▶ **WHAT THE TASK ASKS**: In the data below, how many lines include the word "after"? Give only the number.

▶ **GIVEN RECORDS**:
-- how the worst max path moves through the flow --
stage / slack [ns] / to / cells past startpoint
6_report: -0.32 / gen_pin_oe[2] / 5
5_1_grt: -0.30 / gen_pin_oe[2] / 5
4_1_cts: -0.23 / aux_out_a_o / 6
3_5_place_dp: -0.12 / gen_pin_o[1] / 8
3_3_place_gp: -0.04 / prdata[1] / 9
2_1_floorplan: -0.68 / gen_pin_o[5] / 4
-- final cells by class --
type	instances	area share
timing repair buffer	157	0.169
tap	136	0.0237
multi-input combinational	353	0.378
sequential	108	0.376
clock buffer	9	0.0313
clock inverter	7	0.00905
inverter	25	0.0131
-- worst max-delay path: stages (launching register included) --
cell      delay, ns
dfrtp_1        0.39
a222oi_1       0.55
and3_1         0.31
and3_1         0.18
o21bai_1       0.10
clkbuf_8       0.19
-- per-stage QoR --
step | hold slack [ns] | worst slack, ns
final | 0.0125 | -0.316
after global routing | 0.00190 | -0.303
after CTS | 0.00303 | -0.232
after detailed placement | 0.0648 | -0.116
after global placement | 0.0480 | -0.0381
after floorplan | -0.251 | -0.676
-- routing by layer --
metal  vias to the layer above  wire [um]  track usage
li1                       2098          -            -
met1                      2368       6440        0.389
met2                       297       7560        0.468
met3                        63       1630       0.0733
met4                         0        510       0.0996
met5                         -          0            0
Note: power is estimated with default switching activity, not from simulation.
$ cat src/hw/analog_comparator_ctrl_consts.vh
// offsets, field positions and reset values for the comparator control block
`ifndef ANALOG_COMPARATOR_CTRL_CONSTS_VH
`define ANALOG_COMPARATOR_CTRL_CONSTS_VH
// register indices as printed; byte address is four times the index
`define IDX_COMPARATOR_CONTROL_STATUS 8'h50
`define IDX_CONVERTER_CONTROL_B 8'h7b
`define IDX_COMPARATOR_PIN_INPUT_DISABLE 8'h7f
`define IDX_IRQ_STATUS 8'h80
`define IDX_IRQ_MASK 8'h81
`define IDX_SYSTEM_CONTROL 8'h82
`define ADDR_COMPARATOR_CONTROL_STATUS 12'h140
`define ADDR_CONVERTER_CONTROL_B 12'h1ec
`define ADDR_COMPARATOR_PIN_INPUT_DISABLE 12'h1fc
`define ADDR_IRQ_STATUS 12'h200
`define ADDR_IRQ_MASK 12'h204
`define ADDR_SYSTEM_CONTROL 12'h208
// control/status fields
`define BIT_POWER_OFF 7
`define BIT_BANDGAP_SELECT 6
`define BIT_RESULT 5
`define BIT_IRQ_FLAG 4
`define BIT_IRQ_ENABLE 3
`define BIT_CAPTURE_ROUTE 2
`define BIT_IRQ_MODE_HIGH 1
`define BIT_IRQ_MODE_LOW 0
// converter control b
`define BIT_NEG_MUX_ENABLE 6
`define CONV_B_TRIGGER_MASK 8'h07
// input disable
`define BIT_NEG_PIN_INPUT_DISABLE 1
`define BIT_POS_PIN_INPUT_DISABLE 0
// system control fields
`define BIT_CONVERTER_ENABLE 0
`define BIT_GLOBAL_IRQ_ENABLE 1
`define BIT_POWER_REDUCTION 2
`define SYSCTL_RESET 8'h04
// irq mode encodings
`define MODE_TOGGLE 2'h0
`define MODE_RESERVED 2'h1
`define MODE_FALLING 2'h2
`define MODE_RISING 2'h3
// status/mask event bits
`define EV_FLAG 0
`define EV_EDGE 1
`define REG_RESET 8'h00
`endif

$ cat src/hw/level_sync.v
// two-flop synchroniser for one level
`timescale 1ns/1ps
module level_sync (
   input wire core_clk,
   input wire rstn,
   input wire din,
   output wire dout
);
   reg meta_q;
   reg sync_q;
   always @(posedge core_clk or negedge rstn) begin
      if (!rstn) begin
         meta_q <= 1'b0;
         sync_q <= 1'b0;
      end else begin
         meta_q <= din;
         sync_q <= meta_q;
      end
   end
   assign dout = sync_q;
endmodule

$ cat src/hw/analog_comparator_ctrl.v
// comparator control and status logic with apb register slave
// Notes on behaviour
// (RL1) result one when positive exceeds negative
// (RL2) mux on, converter off: channel picks negative
// (RL3) otherwise dedicated negative pin is used
// (RL4) bandgap bit replaces positive pin input
// (RL5) result synchronised, one to two cycles
// (RL6) flag set on selected output event
// (RL7) modes: toggle, reserved, falling, rising
// (RL8) flag cleared by vector ack or write-one
// (RL9) request needs flag, enable, global enable
// (RL10) power-off bit writable any time
// (RL11) software disables irq before power change
// (RL12) software disables irq before mode change
// (RL13) capture route feeds timer capture input
// (RL14) software enables timer capture interrupt too
// (RL15) input disable forces pin reads zero
// (RL16) unused and reserved bits read zero
// (RL17) software clears power reduction before mux
// (RL18) edges from current versus previous sample
//
// Local design decision: the APB register port.
`timescale 1ns/1ps
`include "analog_comparator_ctrl_consts.vh"
module analog_comparator_ctrl (
   input wire core_clk,
   input wire rstn,
   input wire psel,
   input wire penable,
   input wire pwrite,
   input wire [11:0] paddr,
   input wire [31:0] pwdata,
   output wire pready,
   output reg [31:0] prdata,
   output wire pslverr,
   input wire compare_raw,
   input wire irq_vector_ack,
   input wire positive_comparator_pin,
   input wire negative_comparator_pin,
   output wire positive_select_bandgap,
   output wire negative_select_mux,
   output wire [2:0] negative_mux_channel,
   output wire comparator_power_off,
   output wire comparator_irq,
   output wire capture_route_enable,
   output wire capture_input,
   output wire pos_pin_digital_in,
   output wire neg_pin_digital_in,
   output wire pos_pin_buffer_off,
   output wire neg_pin_buffer_off,
   output wire irq
);
   // converter_channel_select comes from system control register bits 6:4 (chan_q)
   wire [2:0] converter_channel_select;
   reg [7:0] ctrl_q;
   reg [7:0] conv_b_q;
   reg [1:0] in_dis_q;
   reg [7:0] sysctl_q;
   reg [1:0] irq_status_q;
   reg [1:0] irq_mask_q;
   reg [2:0] chan_q;
   reg result_prev_q;
   reg [1:0] state_q;
   reg [1:0] state_d;
   wire comparator_result;
   wire wr_en;
   wire rd_en;
   wire rise;
   wire fall;
   reg event_hit;
   wire flag_clear;
   wire [1:0] irq_mode;

   localparam ST_IDLE = 2'b01;
   localparam ST_ACCESS = 2'b10;

   assign converter_channel_select = chan_q;

   // comparison itself is analog; the digital side gets its raw level
   level_sync u_result_sync (
      .core_clk(core_clk),
      .rstn(rstn),
      .din(compare_raw),
      .dout(comparator_result)
   ); // RL1 RL5

   // apb: every transfer is answered in its first access cycle
   always @* begin
      case (state_q)
         ST_IDLE: state_d = (psel && !penable) ? ST_ACCESS : ST_IDLE;
         ST_ACCESS: state_d = (psel && !penable) ? ST_ACCESS : ST_IDLE;
         default: state_d = ST_IDLE;
      endcase
   end
   always @(posedge core_clk or negedge rstn) begin
      if (!rstn) begin
         state_q <= ST_IDLE;
      end else begin
         state_q <= state_d;
      end
   end
   assign pready = 1'b1;
   assign wr_en = psel && penable && pwrite;
   assign rd_en = psel && penable && !pwrite;

   reg addr_ok;
   always @* begin
      case (paddr)
         `ADDR_COMPARATOR_CONTROL_STATUS: addr_ok = 1'b1;
         `ADDR_CONVERTER_CONTROL_B: addr_ok = 1'b1;
         `ADDR_COMPARATOR_PIN_INPUT_DISABLE: addr_ok = 1'b1;
         `ADDR_IRQ_STATUS: addr_ok = 1'b1;
         `ADDR_IRQ_MASK: addr_ok = 1'b1;
         `ADDR_SYSTEM_CONTROL: addr_ok = 1'b1;
         default: addr_ok = 1'b0;
      endcase
   end
   assign pslverr = psel && penable && !addr_ok;

   assign irq_mode = ctrl_q[`BIT_IRQ_MODE_HIGH:`BIT_IRQ_MODE_LOW];
   assign rise = comparator_result && !result_prev_q; // RL18
   assign fall = !comparator_result && result_prev_q; // RL18
   always @* begin
      case (irq_mode)
         `MODE_TOGGLE: event_hit = rise || fall; // RL7
         `MODE_FALLING: event_hit = fall; // RL7
         `MODE_RISING: event_hit = rise; // RL7
         default: event_hit = 1'b0; // reserved mode raises no flag; the edge status bit still sets on any edge
      endcase
   end
   assign flag_clear = irq_vector_ack ||
      (wr_en && paddr == `ADDR_COMPARATOR_CONTROL_STATUS && pwdata[`BIT_IRQ_FLAG]); // RL8

   always @(posedge core_clk or negedge rstn) begin
      if (!rstn) begin
         ctrl_q <= `REG_RESET;
         conv_b_q <= `REG_RESET;
         in_dis_q <= 2'b00;
         sysctl_q <= `SYSCTL_RESET;
         irq_mask_q <= 2'b00;
         chan_q <= 3'h0;
         result_prev_q <= 1'b0;
      end else begin
         result_prev_q <= comparator_result; // RL18
         // flag: a new event wins over a clear in the same cycle
         if (event_hit) begin
            ctrl_q[`BIT_IRQ_FLAG] <= 1'b1; // RL6
         end else if (flag_clear) begin
            ctrl_q[`BIT_IRQ_FLAG] <= 1'b0; // RL8
         end
         if (wr_en) begin
            case (paddr)
               `ADDR_COMPARATOR_CONTROL_STATUS: begin
                  // power-off takes effect whenever written
                  ctrl_q[`BIT_POWER_OFF] <= pwdata[`BIT_POWER_OFF]; // RL10
                  ctrl_q[`BIT_BANDGAP_SELECT] <= pwdata[`BIT_BANDGAP_SELECT]; // RL4
                  ctrl_q[`BIT_IRQ_ENABLE] <= pwdata[`BIT_IRQ_ENABLE];
                  ctrl_q[`BIT_CAPTURE_ROUTE] <= pwdata[`BIT_CAPTURE_ROUTE]; // RL13
                  ctrl_q[`BIT_IRQ_MODE_HIGH] <= pwdata[`BIT_IRQ_MODE_HIGH];
                  ctrl_q[`BIT_IRQ_MODE_LOW] <= pwdata[`BIT_IRQ_MODE_LOW];
               end
               `ADDR_CONVERTER_CONTROL_B: begin
                  conv_b_q <= pwdata[7:0] & (8'h40 | `CONV_B_TRIGGER_MASK); // RL16
               end
               `ADDR_COMPARATOR_PIN_INPUT_DISABLE: begin
                  in_dis_q <= pwdata[1:0]; // RL16
               end
               `ADDR_IRQ_MASK: begin
                  irq_mask_q <= pwdata[1:0];
               end
               `ADDR_SYSTEM_CONTROL: begin
                  sysctl_q <= {5'h00, pwdata[2:0]};
                  chan_q <= pwdata[6:4];
               end
               default: begin
               end
            endcase
         end
      end
   end

   // sticky interrupt status, write-one-to-clear, set wins
   wire [1:0] ev_set;
   wire [1:0] ev_clr;
   assign ev_set = {rise || fall, event_hit};
   assign ev_clr = (wr_en && paddr == `ADDR_IRQ_STATUS) ? pwdata[1:0] : 2'b00;
   always @(posedge core_clk or negedge rstn) begin
      if (!rstn) begin
         irq_status_q <= 2'b00;
      end else begin
         irq_status_q <= ev_set | (irq_status_q & ~ev_clr);
      end
   end
   assign irq = |(irq_status_q & irq_mask_q);

   always @(posedge core_clk or negedge rstn) begin
      if (!rstn) begin
         prdata <= 32'h0000_0000;
      end else if (psel && !penable && !pwrite) begin
         case (paddr)
            `ADDR_COMPARATOR_CONTROL_STATUS: prdata <= {24'h000000, ctrl_q[7:6],
               comparator_result, ctrl_q[4:0]}; // RL5
            `ADDR_CONVERTER_CONTROL_B: prdata <= {24'h000000, conv_b_q}; // RL16
            `ADDR_COMPARATOR_PIN_INPUT_DISABLE: prdata <= {30'h0, in_dis_q}; // RL16
            `ADDR_IRQ_STATUS: prdata <= {30'h0, irq_status_q};
            `ADDR_IRQ_MASK: prdata <= {30'h0, irq_mask_q};
            `ADDR_SYSTEM_CONTROL: prdata <= {25'h0, chan_q, 1'b0, sysctl_q[2:0]};
            default: prdata <= 32'h0000_0000;
         endcase
      end
   end

   assign positive_select_bandgap = ctrl_q[`BIT_BANDGAP_SELECT]; // RL4
   assign negative_select_mux = conv_b_q[`BIT_NEG_MUX_ENABLE] &&
      !sysctl_q[`BIT_CONVERTER_ENABLE]; // RL2 RL3
   assign negative_mux_channel = converter_channel_select; // RL2
   assign comparator_power_off = ctrl_q[`BIT_POWER_OFF]; // RL10
   assign comparator_irq = ctrl_q[`BIT_IRQ_FLAG] && ctrl_q[`BIT_IRQ_ENABLE] &&
      sysctl_q[`BIT_GLOBAL_IRQ_ENABLE]; // RL9
   assign capture_route_enable = ctrl_q[`BIT_CAPTURE_ROUTE]; // RL13
   assign capture_input = ctrl_q[`BIT_CAPTURE_ROUTE] & comparator_result; // RL13
   assign pos_pin_buffer_off = in_dis_q[`BIT_POS_PIN_INPUT_DISABLE]; // RL15
   assign neg_pin_buffer_off = in_dis_q[`BIT_NEG_PIN_INPUT_DISABLE]; // RL15
   assign pos_pin_digital_in = positive_comparator_pin & ~in_dis_q[0]; // RL15
   assign neg_pin_digital_in = negative_comparator_pin & ~in_dis_q[1]; // RL15
endmodule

▶ **EXERCISE OUTPUT**: 5